=== About this task ===
Using the data below, return the stretch from the line that contains "period: 4.09 ns" through the line that contains "flop-to-flop path: g_ch[1].u_ch.st_q[1]", both included, exactly as it stands and nothing beyond it.

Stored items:
Segment Open

## config.mk

```make
export PLATFORM = sky130hd
export DESIGN_NAME = ser_loader
export DESIGN_NICKNAME = d
export VERILOG_FILES = /design/src/rtl/sl_pkg.sv /design/src/rtl/sl_sync.sv /design/src/rtl/sl_shift.sv /design/src/rtl/sl_latch.sv /design/src/rtl/ser_loader.sv
export SDC_FILE = /design/constraint.sdc
export NUM_CORES = 1
export LEC_CHECK = 0
export BUFFER_PORTS_ARGS = -buffer_cell sky130_fd_sc_hd__buf_2
export CAP_MARGIN = 5
export CORE_ASPECT_RATIO = 1.75
export CORE_UTILIZATION = 55
export DETAILED_ROUTE_END_ITERATION = 16
export GPL_ROUTABILITY_DRIVEN = 1
export PLACE_DENSITY = 0.78
export SLEW_MARGIN = 20
export SYNTH_ARGS = -nofsm -noshare
export SYNTH_HDL_FRONTEND = slang
export SYNTH_SLANG_ARGS = --single-unit
```

## constraint.sdc

```tcl
create_clock -name clk -period 3.09 [get_ports clk]
set_input_delay 0.1545 -clock clk [delete_from_list [all_inputs] [get_ports clk]]
set_output_delay 0.1545 -clock clk [all_outputs]
set_load 0.1 [all_outputs]
```
`src/rtl/can_stat_pkg.sv`:
```
package can_stat_pkg;
  localparam int BIT_BUSOFF = 7;
  localparam int BIT_WARN   = 6;
  localparam int BIT_TXACT  = 5;
  localparam int BIT_RXACT  = 4;
  localparam int BIT_TXDONE = 3;
  localparam int BIT_TXFREE = 2;
  localparam int BIT_OVR    = 1;
  localparam int BIT_RXFULL = 0;
  localparam int STAT_W     = 8;
endpackage

```
`src/rtl/can_act_flag.sv`:
```
module can_act_flag (
  input  logic clk,
  input  logic rst,
  input  logic set_i,
  input  logic clr_i,
  output logic flag_o
);
  always_ff @(posedge clk) begin
    if (rst)        flag_o <= 1'b0;
    else if (set_i) flag_o <= 1'b1;
    else if (clr_i) flag_o <= 1'b0;
  end

  p_set_wins_r5: assert property (@(posedge clk) disable iff (rst)
    set_i |=> flag_o);
endmodule

```
`src/rtl/can_tx_track.sv`:
```
module can_tx_track (
  input  logic clk,
  input  logic rst,
  input  logic req_i,
  input  logic ok_i,
  input  logic wr_i,
  output logic locked_o,
  output logic done_o,
  output logic reject_o
);
  always_ff @(posedge clk) begin
    if (rst) begin
      locked_o <= 1'b0;
      done_o   <= 1'b1;
      reject_o <= 1'b0;
    end else begin
      reject_o <= wr_i && locked_o;
      if (locked_o) begin
        if (ok_i) begin
          locked_o <= 1'b0;
          done_o   <= 1'b1;
        end
      end else if (req_i) begin
        locked_o <= 1'b1;
        done_o   <= 1'b0;
      end
    end
  end

  p_req_locks_r7: assert property (@(posedge clk) disable iff (rst)
    (!locked_o && req_i) |=> (locked_o && !done_o));
  p_ok_frees_r8: assert property (@(posedge clk) disable iff (rst)
    (locked_o && ok_i) |=> (!locked_o && done_o));
  p_reject_single_r9: assert property (@(posedge clk) disable iff (rst)
    (reject_o && !(wr_i && locked_o)) |=> !reject_o);
endmodule

```
`src/rtl/can_rx_track.sv`:
```
module can_rx_track #(
  parameter int DEPTH = 2
) (
  input  logic clk,
  input  logic rst,
  input  logic acc_i,
  input  logic rel_i,
  input  logic clr_i,
  output logic avail_o,
  output logic ovr_o
);
  localparam int CW = $clog2(DEPTH + 1);

  logic [CW-1:0] cnt, eff, cnt_nxt;
  logic          full_eff;

  always_comb begin
    eff      = cnt - CW'(rel_i && (cnt != '0));
    full_eff = (eff == CW'(DEPTH));
    cnt_nxt  = eff + CW'(acc_i && !full_eff);
  end

  always_ff @(posedge clk) begin
    if (rst) begin
      cnt   <= '0;
      ovr_o <= 1'b0;
    end else begin
      cnt <= cnt_nxt;
      if (acc_i && full_eff) ovr_o <= 1'b1;
      else if (clr_i)        ovr_o <= 1'b0;
    end
  end

  assign avail_o = (cnt != '0);

  p_cnt_bound_r10: assert property (@(posedge clk) disable iff (rst)
    cnt <= CW'(DEPTH));
  p_full_acc_r11: assert property (@(posedge clk) disable iff (rst)
    (cnt == CW'(DEPTH) && acc_i && !rel_i) |=> (ovr_o && cnt == CW'(DEPTH)));
  p_ovr_hold_r12: assert property (@(posedge clk) disable iff (rst)
    (ovr_o && !clr_i) |=> ovr_o);
  p_rel_empty_r13: assert property (@(posedge clk) disable iff (rst)
    (cnt == '0 && rel_i && !acc_i) |=> (cnt == '0));
endmodule

```
`src/rtl/can_status_reg.sv`:
```
module can_status_reg
  import can_stat_pkg::*;
#(
  parameter int CNT_W      = 8,
  parameter int WARN_LIMIT = 96,
  parameter int ADDR_W     = 3,
  parameter int STAT_ADDR  = 2,
  parameter int RX_BUFS    = 2
) (
  input  logic              clk,
  input  logic              rst,
  input  logic              tx_start_i,
  input  logic              tx_end_i,
  input  logic              tx_ok_i,
  input  logic              rx_start_i,
  input  logic              rx_end_i,
  input  logic              rx_accept_i,
  input  logic              bus_off_i,
  input  logic [CNT_W-1:0]  tx_err_cnt_i,
  input  logic [CNT_W-1:0]  rx_err_cnt_i,
  input  logic              cmd_tx_req_i,
  input  logic              cmd_rel_rx_i,
  input  logic              cmd_clr_ovr_i,
  input  logic              txb_wr_i,
  output logic              txb_reject_o,
  input  logic              rd_en_i,
  input  logic [ADDR_W-1:0] rd_addr_i,
  output logic [STAT_W-1:0] rd_data_o
);
  logic tx_act, rx_act, tx_locked, tx_done, rx_avail, rx_ovr, warn;
  logic [STAT_W-1:0] status;

  can_act_flag u_tx_act (.clk(clk), .rst(rst), .set_i(tx_start_i),
                         .clr_i(tx_end_i), .flag_o(tx_act));
  can_act_flag u_rx_act (.clk(clk), .rst(rst), .set_i(rx_start_i),
                         .clr_i(rx_end_i), .flag_o(rx_act));

  can_tx_track u_tx (.clk(clk), .rst(rst), .req_i(cmd_tx_req_i), .ok_i(tx_ok_i),
                     .wr_i(txb_wr_i), .locked_o(tx_locked), .done_o(tx_done),
                     .reject_o(txb_reject_o));

  can_rx_track #(.DEPTH(RX_BUFS)) u_rx (.clk(clk), .rst(rst), .acc_i(rx_accept_i),
                     .rel_i(cmd_rel_rx_i), .clr_i(cmd_clr_ovr_i),
                     .avail_o(rx_avail), .ovr_o(rx_ovr));

  always_comb begin
    warn = (tx_err_cnt_i >= CNT_W'(WARN_LIMIT)) || (rx_err_cnt_i >= CNT_W'(WARN_LIMIT));
    status             = '0;
    status[BIT_BUSOFF] = bus_off_i;
    status[BIT_WARN]   = warn;
    status[BIT_TXACT]  = tx_act;
    status[BIT_RXACT]  = rx_act;
    status[BIT_TXDONE] = tx_done;
    status[BIT_TXFREE] = !tx_locked;
    status[BIT_OVR]    = rx_ovr;
    status[BIT_RXFULL] = rx_avail;
  end

  always_ff @(posedge clk) begin
    if (rst)                                               rd_data_o <= '0;
    else if (rd_en_i && rd_addr_i == ADDR_W'(STAT_ADDR))   rd_data_o <= status;
    else                                                   rd_data_o <= '0;
  end

  p_rd_quiet_r2: assert property (@(posedge clk) disable iff (rst)
    !rd_en_i |=> (rd_data_o == '0));
  p_busoff_r3: assert property (@(posedge clk) disable iff (rst)
    (rd_en_i && rd_addr_i == ADDR_W'(STAT_ADDR)) |=> (rd_data_o[BIT_BUSOFF] == $past(bus_off_i)));
endmodule

```
## config.mk

```make
export PLATFORM = sky130hd
export DESIGN_NAME = fault_resp_seq
export DESIGN_NICKNAME = d
export VERILOG_FILES = /design/src/rtl/frs_pkg.sv /design/src/rtl/frs_tick_div.sv /design/src/rtl/frs_chan.sv /design/src/rtl/fault_resp_seq.sv
export SDC_FILE = /design/constraint.sdc
export NUM_CORES = 1
export LEC_CHECK = 0
export CORE_AREA = 8 8 213 113
export CTS_CLUSTER_DIAMETER = 60
export DETAILED_ROUTE_END_ITERATION = 10
export DIE_AREA = 0 0 221 121
export GPL_ROUTABILITY_DRIVEN = 0
export PLACE_DENSITY = 0.61
export SLEW_MARGIN = 10
export SYNTH_ARGS = -nofsm -noshare
export SYNTH_HDL_FRONTEND = slang
export SYNTH_SLANG_ARGS = --single-unit
```

## constraint.sdc

```tcl
create_clock -name clk -period 4.6 [get_ports clk]
set_input_delay 0.46 -clock clk [delete_from_list [all_inputs] [get_ports clk]]
set_output_delay 0.46 -clock clk [all_outputs]
set_load 0.01 [all_outputs]
```

## src/rtl/frs_pkg.sv

```systemverilog
package frs_pkg;
  typedef enum logic [2:0] {
    ST_OFF,
    ST_START,
    ST_RUN,
    ST_HICCUP,
    ST_LATCH
  } chan_st_e;

  localparam logic [1:0] MODE_IGNORE = 2'b00;
  localparam logic [1:0] MODE_RETRY  = 2'b01;

  // state taken when a non-ignored fault hits a powered channel
  function automatic chan_st_e fault_exit(input logic [1:0] mode);
    return (mode == MODE_RETRY) ? ST_HICCUP : ST_LATCH;
  endfunction
endpackage

```

## src/rtl/frs_tick_div.sv

```systemverilog
module frs_tick_div #(
  parameter int DIV = 10
) (
  input  logic clk,
  input  logic rst_n,
  input  logic tick_in,
  output logic tick_out
);
  localparam int CW = (DIV > 1) ? $clog2(DIV) : 1;
  localparam logic [CW-1:0] LAST = CW'(DIV - 1);

  logic [CW-1:0] cnt_q;

  always_ff @(posedge clk) begin
    if (!rst_n)
      cnt_q <= '0;
    else if (tick_in)
      cnt_q <= (cnt_q == LAST) ? '0 : cnt_q + 1'b1;
  end

  assign tick_out = tick_in && (cnt_q == LAST);

  // prescaler count never leaves its range
  a_r10_div_range: assert property (@(posedge clk) disable iff (!rst_n)
    cnt_q <= LAST);
endmodule

```

## src/rtl/frs_chan.sv

```systemverilog
module frs_chan
  import frs_pkg::*;
#(
  parameter int RW = 17,
  parameter int TW = 16,
  parameter int RETRY_MIN_MS = 120
) (
  input  logic          clk,
  input  logic          rst_n,
  input  logic          tick10,
  input  logic          tick_ms,
  input  logic          clr,
  input  logic          run,
  input  logic          on_cmd,
  input  logic          fault,
  input  logic          uv_ok,
  input  logic          oc,
  input  logic          ss_begin,
  input  logic [1:0]    flt_mode,
  input  logic [1:0]    to_mode,
  input  logic [RW-1:0] retry_ms,
  input  logic [TW-1:0] ton_max,
  output logic          gate_en,
  output logic          ss_req,
  output logic          fault_flag
);
  localparam logic [RW-1:0] DLY_MIN = RW'(RETRY_MIN_MS);

  chan_st_e      st_q, st_d;
  logic [TW-1:0] tmr_q;
  logic [RW-1:0] rcnt_q;
  logic [RW-1:0] dly_eff;
  logic          en, good, to_hit, dly_last;

  assign en       = run && on_cmd;
  assign good     = uv_ok && !oc;
  assign dly_eff  = (retry_ms < DLY_MIN) ? DLY_MIN : retry_ms;
  assign dly_last = ((RW+1)'(rcnt_q) + 1'b1) >= (RW+1)'(dly_eff);
  assign to_hit   = (st_q == ST_START) && ss_begin && !good && tick10 &&
                    (((TW+1)'(tmr_q) + 1'b1) >= (TW+1)'(ton_max));

  always_comb begin
    st_d = st_q;
    case (st_q)
      ST_OFF:   st_d = ST_START;
      ST_START: begin
        if (fault && flt_mode != MODE_IGNORE) st_d = fault_exit(flt_mode);
        else if (good)                        st_d = ST_RUN;
        else if (to_hit)
          st_d = (to_mode == MODE_IGNORE) ? ST_RUN : fault_exit(to_mode);
      end
      ST_RUN: begin
        if (fault && flt_mode != MODE_IGNORE) st_d = fault_exit(flt_mode);
      end
      ST_HICCUP: begin
        if (tick_ms && dly_last && !fault) st_d = ST_START;
      end
      ST_LATCH: st_d = ST_LATCH;
      default:  st_d = ST_OFF;
    endcase
    if (!en) st_d = ST_OFF;
  end

  always_ff @(posedge clk) begin
    if (!rst_n) begin
      st_q       <= ST_OFF;
      tmr_q      <= '0;
      rcnt_q     <= '0;
      fault_flag <= 1'b0;
    end else begin
      st_q <= st_d;

      if (st_q != ST_START)        tmr_q <= '0;
      else if (ss_begin && tick10) tmr_q <= tmr_q + 1'b1;

      if (st_q != ST_HICCUP) rcnt_q <= '0;
      else if (tick_ms)      rcnt_q <= dly_last ? '0 : rcnt_q + 1'b1;

      if (clr)                  fault_flag <= 1'b0;
      else if (fault || to_hit) fault_flag <= 1'b1;
    end
  end

  assign gate_en = (st_q == ST_START) || (st_q == ST_RUN);
  assign ss_req  = (st_q == ST_START);

  // dropping enable removes the gate drive next cycle
  a_r3_enable_off: assert property (@(posedge clk) disable iff (!rst_n)
    !(run && on_cmd) |=> !gate_en);
  // latch-off code cuts the gate at once
  a_r7_latch_cut: assert property (@(posedge clk) disable iff (!rst_n)
    (gate_en && fault && flt_mode[1]) |=> !gate_en);
  // ignore codes never remove the gate while enabled
  a_r4_ignore_hold: assert property (@(posedge clk) disable iff (!rst_n)
    (gate_en && run && on_cmd && flt_mode == MODE_IGNORE &&
     to_mode == MODE_IGNORE) |=> gate_en);
  // a restart out of hiccup happens only with the fault gone
  a_r5_retry_clean: assert property (@(posedge clk) disable iff (!rst_n)
    (ss_req && $past(st_q == ST_HICCUP)) |-> !$past(fault));
  // a clear always wins
  a_r8_clear_wins: assert property (@(posedge clk) disable iff (!rst_n)
    clr |=> !fault_flag);
endmodule

```

## src/rtl/fault_resp_seq.sv

```systemverilog
module fault_resp_seq #(
  parameter int NCH          = 2,
  parameter int RW           = 17,
  parameter int TW           = 16,
  parameter int TEN_DIV      = 10,
  parameter int MS_DIV       = 1000,
  parameter int RETRY_MIN_MS = 120
) (
  input  logic              clk,
  input  logic              rst_n,
  input  logic              tick_us,
  input  logic              clear_all,
  input  logic              share_clr,
  input  logic [NCH-1:0]    run,
  input  logic [NCH-1:0]    on_cmd,
  input  logic [NCH-1:0]    fault,
  input  logic [NCH-1:0]    uv_ok,
  input  logic [NCH-1:0]    oc,
  input  logic [NCH-1:0]    ss_begin,
  input  logic [2*NCH-1:0]  flt_mode,
  input  logic [2*NCH-1:0]  to_mode,
  input  logic [RW*NCH-1:0] retry_ms,
  input  logic [TW*NCH-1:0] ton_max,
  output logic [NCH-1:0]    gate_en,
  output logic [NCH-1:0]    ss_req,
  output logic [NCH-1:0]    fault_flag
);
  localparam int US_PER_MS_DIV = MS_DIV;

  logic           tick10, tick_ms;
  logic [NCH-1:0] run_q, run_rise, clr;

  frs_tick_div #(.DIV(TEN_DIV)) u_div10 (
    .clk(clk), .rst_n(rst_n), .tick_in(tick_us), .tick_out(tick10)
  );
  frs_tick_div #(.DIV(US_PER_MS_DIV)) u_divms (
    .clk(clk), .rst_n(rst_n), .tick_in(tick_us), .tick_out(tick_ms)
  );

  always_ff @(posedge clk) begin
    if (!rst_n) run_q <= '0;
    else        run_q <= run;
  end

  assign run_rise = run & ~run_q;

  for (genvar i = 0; i < NCH; i++) begin : g_ch
    assign clr[i] = clear_all || run_rise[i] || (share_clr && run_rise[0]);

    frs_chan #(.RW(RW), .TW(TW), .RETRY_MIN_MS(RETRY_MIN_MS)) u_ch (
      .clk       (clk),
      .rst_n     (rst_n),
      .tick10    (tick10),
      .tick_ms   (tick_ms),
      .clr       (clr[i]),
      .run       (run[i]),
      .on_cmd    (on_cmd[i]),
      .fault     (fault[i]),
      .uv_ok     (uv_ok[i]),
      .oc        (oc[i]),
      .ss_begin  (ss_begin[i]),
      .flt_mode  (flt_mode[2*i +: 2]),
      .to_mode   (to_mode[2*i +: 2]),
      .retry_ms  (retry_ms[RW*i +: RW]),
      .ton_max   (ton_max[TW*i +: TW]),
      .gate_en   (gate_en[i]),
      .ss_req    (ss_req[i]),
      .fault_flag(fault_flag[i])
    );
  end

  // a run edge on channel 0 with sharing on clears every flag
  a_r9_shared_clear: assert property (@(posedge clk) disable iff (!rst_n)
    (share_clr && run[0] && !run_q[0]) |=> (fault_flag == '0));
endmodule

```

==> summary.txt <==
Status
  • Status: complete, no violations

Run
  • Max-cap viol count: 0

STA
  • Final setup viols: 0
  • RSZ-0062 raised after global routing: false
  • Final Hold Viols: 0
  • FMAX: 245 MHz
  • Tightest Pin Transition: 0.678 ns
  • Final setup TNS: 0 ns
  • Slew Viols, Final: 0
  • WHS: 0.457 ns
  • Fin crit period: 4.09 ns
  • Final Skew: 0.00810 ns
  • Rel. slew slack: 54.7%
  • Crit share post-route: 88.9%

CTS
  • Clk sinks: 90
  • Clk root buf: clkbuf_16
  • PostCTS Resize Cnt: 0
  • Number of post-CTS setup repair buffers: 0
  • Num CTS Buffers: 9
  • Hold buffers post-CTS: 0
  • Clk buf depth: 2
  • TritonCTS clock tree: built
  • Skew-Pair Late Insertion Delay: 0.34 ns
  • CTS clk-pin slew, worst paths: 0.07 ns
  • H-tree depth: 3

Critical path
  • Max FO, Critical Path: 3
  • Critical path type: input pin to register
  • CP required: 4.84 ns
  • Depth of the most critical reg-to-reg path: 15
  • Element type at the critical path end: register
  • Setup slack, reg-to-reg: 0.58 ns
  • Reg-to-Reg Start: g_ch[1].u_ch.tmr_q[0]
  • Startpoint class of the critical path: input pin
  • Terminus of the critical flop-to-flop path: g_ch[1].u_ch.st_q[1]
  • WP data arrival: 4.33 ns

Final layout
  • Fillers: 2133
  • # diodes: 0
  • Multi-input logic area: 4690 µm²
  • Sequential Area: 1800 µm²
  • Share of layout cells above drive strength 1: 4.38%
  • Area Growth Syn to Fin: 22.4%
  • Nets: 1140

Global route
  • Overflow left after global routing: 0
  • GRT met2 Usage: 17.8%
  • Vias in the first global route: 5835
  • First-pass GRT wire length: 30.6 mm
  • Grt met3 use: 3.52%
  • Met1 Use GR: 22.0%
  • Initial antenna violation count: 3
  • Total track usage: 13.8%
  • Gr busiest metal: met1
  • Largest net degree at the start of global routing: 39

Synthesis
  • Synthesized Nets: 1056
  • Yosys reg bits: 90
  • Syn_area_per_cell: 7.68 µm²
  • EDFF count, synth: 0
  • Ys async rst share: 0%
  • Gate Count Post-Synth: 894
  • Sequential element share of the synthesized area: 26.2%
  • Most common flop cell mapped by yosys: dfxtp_1
  • Ys Warns: 0
  • Synthesized cell area: 6870 µm²
  • Synth cell types: 66

Floorplan
  • Total die area: 26700 µm²
  • Site Rows: 38
  • Die Y: 121 µm
  • Die Width: 221 µm
  • Starting Density: 32.5%
  • CORE AREA: 21200 µm²
  • I/O pin total: 97

Detailed routing
  • Initial DRC Count: 392
  • Routed length per instance: 14.8 µm
  • DR DRC count: 0
  • Avg Vias per Cell: 5.01
  • Number of routed nets with antenna violations: 0
  • Vias: 6326
  • WL final: 18.6 mm
  • First-pass DRT Iterations: 5

Power
  • P_leak: 3.39 nW
  • Peak VDD IR: 0.206 mV
  • PwrDens: 210 nW/µm²

Worst hold path
  • Worst Hold End: g_ch[0].u_ch.rcnt_q[16]
  • HP Class: register to register
  • Hold Path Origin: g_ch[0].u_ch.rcnt_q[16]
  • Hold Crit Depth: 2

Placement
  • DPL Wire Length: 15.1 mm
  • Buffers on Ports: 96
==> src/rtl/gpio_port_slice.sv <==
module gpio_port_slice
   import gpio_pkg::*;
#(
   parameter int WIDTH       = 8,
   parameter int DATA_W      = 8,
   parameter bit IS_IO       = 1'b1,
   parameter int SYNC_STAGES = 2
) (
   input  logic              clk,
   input  logic              rst_n,
   input  port_cmd_t         cmd,
   input  logic [WIDTH-1:0]  din,
   input  logic [WIDTH-1:0]  pin_in,
   output logic [WIDTH-1:0]  pin_out,
   output logic [WIDTH-1:0]  pin_oe,
   output logic [DATA_W-1:0] rd_val
);
   logic [WIDTH-1:0] latch_q;

   // Output latch: no reset, so it is undefined after power-on and holds otherwise
   always_ff @(posedge clk) begin
      if (cmd.wr) latch_q <= din;
   end

   if (IS_IO) begin : g_io
      logic [WIDTH-1:0] dir_q;
      logic [WIDTH-1:0] pin_sync;

      always_ff @(posedge clk or negedge rst_n) begin
         if (!rst_n)      dir_q <= '1;
         else if (cmd.ld) dir_q <= din;
      end

      gpio_sync #(.WIDTH(WIDTH), .STAGES(SYNC_STAGES)) u_sync (
         .clk (clk),
         .d   (pin_in),
         .q   (pin_sync)
      );

      assign pin_out = latch_q;
      assign pin_oe  = ~dir_q;

      always_comb begin
         rd_val = '0;
         rd_val[WIDTH-1:0] = pin_sync;
      end
   end else begin : g_reg
      logic unused_inputs;
      assign unused_inputs = ^{pin_in, cmd.ld, rst_n};
      assign pin_out = '0;
      assign pin_oe  = '0;

      always_comb begin
         rd_val = '0;
         rd_val[WIDTH-1:0] = latch_q;
      end
   end
endmodule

Segment Closed

=== Solution for this exercise ===
  • Fin crit period: 4.09 ns
  • Final Skew: 0.00810 ns
  • Rel. slew slack: 54.7%
  • Crit share post-route: 88.9%

CTS
  • Clk sinks: 90
  • Clk root buf: clkbuf_16
  • PostCTS Resize Cnt: 0
  • Number of post-CTS setup repair buffers: 0
  • Num CTS Buffers: 9
  • Hold buffers post-CTS: 0
  • Clk buf depth: 2
  • TritonCTS clock tree: built
  • Skew-Pair Late Insertion Delay: 0.34 ns
  • CTS clk-pin slew, worst paths: 0.07 ns
  • H-tree depth: 3

Critical path
  • Max FO, Critical Path: 3
  • Critical path type: input pin to register
  • CP required: 4.84 ns
  • Depth of the most critical reg-to-reg path: 15
  • Element type at the critical path end: register
  • Setup slack, reg-to-reg: 0.58 ns
  • Reg-to-Reg Start: g_ch[1].u_ch.tmr_q[0]
  • Startpoint class of the critical path: input pin
  • Terminus of the critical flop-to-flop path: g_ch[1].u_ch.st_q[1]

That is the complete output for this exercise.